Bahkan Raden Rangga sering membeli makanan yang dapat mereka makan sambil berjalan. Kacang yang direbus, dan di warung yang lain membeli rempeyek kedele. Bahkan ditemuinya makanan yang disenanginya, rempeyek wader.

Kedua anak muda itu sama sekali tidak merasa cemas akan kehabisan uang. Keduanya membawa bekal uang yang cukup. Bahkan Raden Rangga mendapat bekal terlalu banyak.

Dengan demikian maka perjalanan mereka pun menjadi sangat lambat. Jika Raden Rangga haus, maka ia duduk di muka penjual dawet, bukan saja sekedar untuk minum. Namun kadang-kadang ia berbicara panjang lebar tentang diri penjual dawet itu.

Glagah Putih yang merasa kurang telaten berjalan demikian lambannya kadang-kadang harus mendorong, agar Raden Rangga berjalan terus. Namun setiap kali sambil tersenyum Raden Rangga berkata, “Beri aku kesempatan untuk melihat lebih banyak. Perjalanan ini sangat menarik bagiku. Mungkin aku tidak akan sempat menempuh perjalanan seperti ini lagi.”

“Ah, apa lagi yang Raden katakan?” potong Glagah Putih.

Raden Rangga justru tertawa. Katanya, “Karena itu, biarlah kita berjalan lambat. Aku masih belum bertemu dengan penjual badek legen. Aku senang sekali minum badek legen kelapa. Tetapi aku kurang senang badek legen aren.”

Glagah Putih tidak dapat memaksa. Ia mengikuti saja cara Raden Rangga menempuh perjalanan.

Demikian lambannya mereka berjalan, maka menjelang matahari turun ke punggung bukit mereka baru mendekati Kali Opak.

“Aku letih sekali,” berkata Raden Rangga. Dan sebelum Glagah Putih berkata sesuatu Raden Rangga sudah mendahului, “Aku memang mampu mengatasi perasaan letih dan kantuk. Itu jika aku mau. Sekarang ternyata aku malas melakukannya. Aku ingin tidur. Jika kau juga mau, kita dapat tidur bersama-sama.”

Wajah Glagah Putih menegang. Namun Raden Rangga berkata, “Tidak akan ada orang yang mengganggu kita. Kita akan mencari tempat yang tersembunyi. Bahkan binatang buas pun segan menerkam kita, karena daging kita tentu akan terasa pahit.”

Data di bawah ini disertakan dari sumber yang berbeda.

**design/flow/constraint.sdc**
```tcl
current_design data_demux

set clk_period 3.9
set clk_io_pct 0.2

create_clock -name clk0 -period $clk_period [get_ports {clk}]

set non_clock_inputs [all_inputs -no_clocks]
set_input_delay [expr $clk_period * $clk_io_pct] -clock clk0 $non_clock_inputs
set_output_delay [expr $clk_period * $clk_io_pct] -clock clk0 [all_outputs]
```
**design/flow/config.mk**
```make
export PLATFORM = sky130hd
export DESIGN_NAME = data_demux
export DESIGN_NICKNAME = data_demux
export VERILOG_FILES = /design/flow/design.v
export SDC_FILE = /design/flow/constraint.sdc
export NUM_CORES = 4
export LEC_CHECK = 1
export CORE_UTILIZATION = 40
```
**design/flow/design.v**
```verilog
module data_demux (
					input 		 clk,
					input [7:0]  select,
					input [15:0] data_in,
					input 		 data_strb,
					input        crc_valid,
					input 		 reset,
											output reg [15:0] data_0,
											output reg [15:0] data_1,
											output reg [15:0] data_2,
											output reg [15:0] data_3,
											output reg [15:0] data_4,
											output reg [15:0] data_5,
											output reg [15:0] data_6,
											output reg [15:0] data_7,
											output reg [15:0] data_8,
											output reg [15:0] data_9,
											output reg        receive_done
																			);
parameter [7:0] n_word = 8'h01;
localparam [7:0] max_wrd_indx = n_word - 8'h01;
(*ramstyle = "no_rw_check"*)reg [15:0] mem [max_wrd_indx:0];
reg [15:0] data_bf = 16'h0000;
reg [7:0]  n       = 8'h00;
reg pre_strb_0 = 1'b0;
reg pre_strb_1 = 1'b0;
reg valid_flg  = 1'b0;
reg first_word = 1'b0;
always @(posedge clk) begin
	pre_strb_0 <= data_strb;
	pre_strb_1 <= crc_valid;
	if(data_strb && !pre_strb_0) begin
		mem[select] <= data_in;
	end
	else begin
		if(valid_flg) begin
			if(!first_word) begin
				n <= 8'h00;
				data_bf <= mem[0];
				first_word <= 1'b1;
				if(!max_wrd_indx) begin
					valid_flg <= 1'b0;
					receive_done <= 1'b1;
				end
				else begin end
			end
			else begin
				data_bf <= mem[n + 8'h01];
				n <= n + 8'h01;
				if(n == max_wrd_indx - 8'h01) begin
					valid_flg <= 1'b0;
					receive_done <= 1'b1;	
				end
				else begin end
			end
		end
		else begin end
	end
	if(crc_valid && !pre_strb_1) begin
		valid_flg <= 1'b1;
		receive_done <= 1'b0;
		first_word <= 1'b0;	
	end
	else begin end
	if(reset) begin
		valid_flg <= 1'b0;
		first_word <= 1'b0;
		receive_done <= 1'b0;
	end
	else begin end
end
always @(posedge clk) begin
	if(reset) begin
		data_0 <= 16'h0000;
		data_1 <= 16'h0000;
		data_2 <= 16'h0000;
		data_3 <= 16'h0000;
		data_4 <= 16'h0000;
		data_5 <= 16'h0000;
		data_6 <= 16'h0000;
		data_7 <= 16'h0000;
		data_8 <= 16'h0000;
		data_9 <= 16'h0000;
	end
	else begin
		case(n)
			0: data_0 <= data_bf;
			1: data_1 <= data_bf;
			2: data_2 <= data_bf;
			3: data_3 <= data_bf;
			4: data_4 <= data_bf;
			5: data_5 <= data_bf;
			6: data_6 <= data_bf;
			7: data_7 <= data_bf;
			8: data_8 <= data_bf;
			9: data_9 <= data_bf;
			default begin end
		endcase
	end
end
endmodule 
```
**design/flow/run.sh**
```bash
#!/bin/bash
# OpenROAD 26Q1-2900-gdf79404cd8, Yosys 0.63+post, stock flow scripts
make -C /OpenROAD-flow-scripts/flow DESIGN_CONFIG=/design/flow/config.mk WORK_HOME=/design/flow/orfs finish
```
==> impl_summary.log <==
[report] implementation figures
INFO  metric outcome = complete, no violations
INFO  metric ant_nets = 0
INFO  metric worst_path_max_delay_cell = sky130_fd_sc_hd__nand4b_2
INFO  metric cts.repair.resized = 0
INFO  metric holdCritPathClass = flop to flop
INFO  metric avgViaCountPerCell = 4.70
INFO  metric core_area = 0.0195 mm2
INFO  metric fin_tns_setup = 0 ps
INFO  metric yosysChipArea = 0.00797 mm2
INFO  metric busiest_layer = met1
INFO  metric groute.layer.met2.usage = 0.306
INFO  metric clk_pin_slew = 60 ps
INFO  metric p_total = 0.00435 W
INFO  metric final_period_minus_worst_setup_slack = 2170 ps
INFO  metric die-width = 143 um
INFO  metric n_fill_cell = 1628
INFO  metric instances_no_fill = 1092
INFO  metric relative_max_transition_margin = 0.407
INFO  metric cts.path.max_buffers = 3
INFO  metric post-place-cells = 1051
INFO  metric critPathMaxStageDelay = 650 ps
INFO  metric power.density = 411 mW/mm2
INFO  metric timing.final.hold_violations = 0
INFO  metric synth_area = 0.00797 mm2
INFO  metric finalCritPeriodShare = 0.557
INFO  metric synthCells = 654
INFO  metric final-comb-area = 0.00316 mm2
INFO  metric grt_setup_unrepaired = false
INFO  metric clkSinkCount = 205
INFO  metric maxCapViolations = 0
INFO  metric place_congestion = 0.772
INFO  metric cts_htree_levels = 1
INFO  metric critical_path.startpoint_type = flop
INFO  metric antenna_found_initial = 0
INFO  metric r2r_slack = 1730 ps
INFO  metric cts-hold-fix-buffers = 0
INFO  metric first_global_vias = 4874
INFO  metric ys_seq_frac = 0.565
INFO  metric synth_area_per_cell = 12.2 um2
INFO  metric cp-end-kind = flop
INFO  metric yosys_register_bits = 205
INFO  metric yosysUniqueCellTypes = 33
INFO  metric tritoncts.num_buffers = 23
INFO  metric yosys_cells = 654
INFO  metric core_util_floorplan = 0.409
INFO  metric clk_latency = 490 ps
INFO  metric post-synth-top-area-fraction = 0.415
INFO  metric gr-usage-met1 = 0.306
INFO  metric number_of_vias_after_detailed_routing = 5128
INFO  metric timing.final.max_slew_violations = 0
INFO  metric grt_max_degree = 117
INFO  metric top_area_cell = sky130_fd_sc_hd__dfxtp_1
INFO  metric die_y = 143 um
INFO  metric crit_chain = nor4_4, buf_4, nand4b_2, mux2i_1
INFO  metric dr.pass1.iters = 4
INFO  metric critPathLaunch = n[5]$_SDFFCE_PN0P_
INFO  metric drcViolationCount = 0
INFO  metric layout_top_cells_excl_fill_tap = 179 x sky130_fd_sc_hd__clkdlybuf4s50_1, 178 x sky130_fd_sc_hd__nand2b_1, 165 x sky130_fd_sc_hd__dfxtp_1, 162 x sky130_fd_sc_hd__mux2i_1, 40 x sky130_fd_sc_hd__edfxtp_1
INFO  metric final_common_cell = sky130_fd_sc_hd__clkdlybuf4s50_1
INFO  metric yosys-top-cells-area = sky130_fd_sc_hd__dfxtp_1 41%, sky130_fd_sc_hd__mux2i_1 20%, sky130_fd_sc_hd__edfxtp_1 15%
INFO  metric gr-usage-met3 = 0.0311
INFO  metric startpoint_of_the_most_critical_register_to_register_path = n[5]$_SDFFCE_PN0P_
INFO  metric timing.critical_path.fanout_max = 16
INFO  metric detail_route.wirelength = 19500 um
INFO  metric critical_path_class = flop to flop
INFO  metric r2r.worst_path.cells = 4
INFO  metric track_usage = 0.202
INFO  metric chip_area = 0.0205 mm2
INFO  metric final-seq-area = 0.00450 mm2
INFO  metric cts_root_buf = sky130_fd_sc_hd__clkbuf_16
INFO  metric leakage = 4.59 nW
INFO  metric layout-area-overhead-vs-synth = 32.8%
INFO  metric portBuffers = 180
INFO  metric endpoint = data_5[4]$_SDFFE_PP0N_
INFO  metric fin_worst_skew = 9.70 ps
INFO  metric max_clk_rate = 0.460 GHz
INFO  metric setup_viols_final = 0
INFO  metric synth_warnings = 1
INFO  metric n_antenna_cell = 0
INFO  metric worst-endpoint-required = 4300 ps
INFO  metric crit-reg2reg-capture = data_5[4]$_SDFFE_PP0N_
INFO  metric top_level_ports = 189
INFO  metric drt-wirelength-per-cell = 17.8 um
INFO  metric first_iter_violations = 206
INFO  metric tightest_slew = 890 ps
INFO  metric proportion_of_layout_cells_with_a_drive_suffix_above_1 = 0.0641
INFO  metric core.rowCount = 51
INFO  metric vdd_drop_max = 302 uV
INFO  metric post_cts_buffers = 0
INFO  metric globalRoute.totalOverflow = 0
INFO  metric dp.final_hpwl = 12500 um
INFO  metric worst-endpoint-arrival = 2570 ps
INFO  metric global_route_wire_length_before_repair = 29000 um
INFO  metric warning_count = 38
INFO  metric cts_tree = done
power by group:
group / switching, W / internal (W) / total (W)
registers: 0.0000110 / 0.00218 / 0.00219
clock network: 0.000819 / 0.00120 / 0.00202
logic: 0.0000782 / 0.0000632 / 0.000141
layout make-up:
type,count,share of cell area
Tap cell,265,0.0313
Inverter,4,0.00142
Clock inverter,7,0.00438
Sequential cell,205,0.426
Multi-Input combinational cell,391,0.299
Clock buffer,34,0.0640
Timing Repair Buffer,186,0.174
routing by layer:
layer,share of wire,up-vias
met5,0,-
met4,0.045,0
met3,0.051,41
met2,0.46,154
met1,0.45,2423
li1,-,2510
worst max-delay path: cells and delay by family (launching register included):
| family | cells | cell delay (ps) |
|---|---|---|
| buffers and inverters | 1 | 270 |
| and+or+nand+nor | 2 | 940 |
| muxes | 1 | 360 |
| DFF | 1 | 500 |
Yosys cell counts:
library cell,n
sky130_fd_sc_hd__nand3_2,1
sky130_fd_sc_hd__or3_2,1
sky130_fd_sc_hd__o21a_1,1
sky130_fd_sc_hd__o21ai_0,1
sky130_fd_sc_hd__nand2_1,4
sky130_fd_sc_hd__nand4b_1,2
sky130_fd_sc_hd__nor3_1,1
sky130_fd_sc_hd__o311ai_0,2
sky130_fd_sc_hd__dfxtp_1,165
sky130_fd_sc_hd__o211a_1,1
sky130_fd_sc_hd__a21boi_0,1
sky130_fd_sc_hd__buf_6,6
sky130_fd_sc_hd__a21oi_1,2
sky130_fd_sc_hd__mux2i_1,162
sky130_fd_sc_hd__nor4_4,1
sky130_fd_sc_hd__buf_4,4
sky130_fd_sc_hd__nand4b_2,2
sky130_fd_sc_hd__xnor2_1,2
sky130_fd_sc_hd__xor2_1,1
sky130_fd_sc_hd__edfxtp_1,40
sky130_fd_sc_hd__and2_1,4
sky130_fd_sc_hd__nor2_1,2
sky130_fd_sc_hd__and3_1,1
sky130_fd_sc_hd__buf_2,7
sky130_fd_sc_hd__and3_2,2
sky130_fd_sc_hd__clkbuf_1,36
sky130_fd_sc_hd__nor2b_1,5
sky130_fd_sc_hd__nand3_1,6
sky130_fd_sc_hd__nand3_4,4
sky130_fd_sc_hd__ha_1,4
sky130_fd_sc_hd__buf_12,1
sky130_fd_sc_hd__inv_1,4
sky130_fd_sc_hd__nand2b_1,178
metrics by stage:
step / hold slack (ps) / setup WS, ps / utilization / instance area [um2]
4_1_cts: 419 / 1700 / 0.544 / 10600
6_report: 414 / 1730 / 0.544 / 10600
2_1_floorplan: 400 / 1170 / - / 7970
5_1_grt: 427 / 1550 / 0.544 / 10600
3_3_place_gp: 407 / 1430 / 0.507 / 9860
3_5_place_dp: 406 / 1400 / 0.507 / 9860
how the worst min path moves through the flow:
stage / start / endpoint / slack [ps] / cells past startpoint
finish: mem[0][5]$_DFFE_PP_ / data_bf[5]$_DFFE_PP_ / 410 / 0
CTS: mem[0][5]$_DFFE_PP_ / data_bf[5]$_DFFE_PP_ / 420 / 0
global route: mem[0][5]$_DFFE_PP_ / data_bf[5]$_DFFE_PP_ / 430 / 0
cells by family (layout without fill, tap and decap cells):
kind of cell | Yosys count | after routing | synth area share
multiplexers | 162 | 162 | 0.204
XOR/XNOR | 3 | 3 | 0.00330
buffers and inverters | 58 | 231 | 0.0380
AND/OR/NAND/NOR | 214 | 214 | 0.176
AND-OR/OR-AND | 8 | 8 | 0.00722
flip-flops | 205 | 205 | 0.565
adder cells (fa/ha/maj) | 4 | 4 | 0.00628
Power and IR drop assume default switching activity.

Glagah Putih tidak segera menyahut. Namun sambil tertawa Raden Rangga berkata, “Kita mencari tempat yang baik.”

Keduanya pun kemudian menyusuri Kali Opak beberapa puluh langkah. Akhirnya mereka menemukan batu-batu besar yang berserakan.

“Tempat yang baik,” berkata Raden Rangga, “aku akan tidur di atas batu.”

Glagah Putih tidak menyahut. Ia hanya memandang saja ketika Raden Rangga meloncat ke atas sebuah batu dan berbaring di atasnya. Batu itu masih terasa hangat, sehingga karena itu Raden Rangga berkata, “Nyaman sekali. Batunya terasa hangat, sementara badanku merasa letih sekali.”

Glagah Putih pun kemudian duduk di atas sebuah batu. Dengan nada datar ia berkata, “Silahkan Raden tidur. Tetapi kita akan bergantian.”

Raden Rangga tidak menyahut. Namun iapun segera memejamkan matanya, sementara matahari menjadi semakin rendah.

Ternyata sejenak kemudian Raden Rangga itu sudah tertidur. Glagah Putih yang duduk di atas sebongkah batu yang besar pula di sebelah Raden Rangga, sama sekali tidak berbaring. Ia duduk saja sambil mengawasi langit menjadi kuning, kemudian kemerah-merahan menjelang senja.

Di langit burung berterbangan dalam kelompok-kelompok, pulang ke sarangnya. Saling berpapasan atau terbang searah.

Udara memang terasa segar sekali. Glagah Putih pun mulai disentuh oleh perasaan kantuk pula. Tetapi ia memang tidak ingin tidur. Bahkan Glagah Putih pun kemudian duduk bersila di atas batu yang besar itu, justru membelakangi arah matahari terbenam.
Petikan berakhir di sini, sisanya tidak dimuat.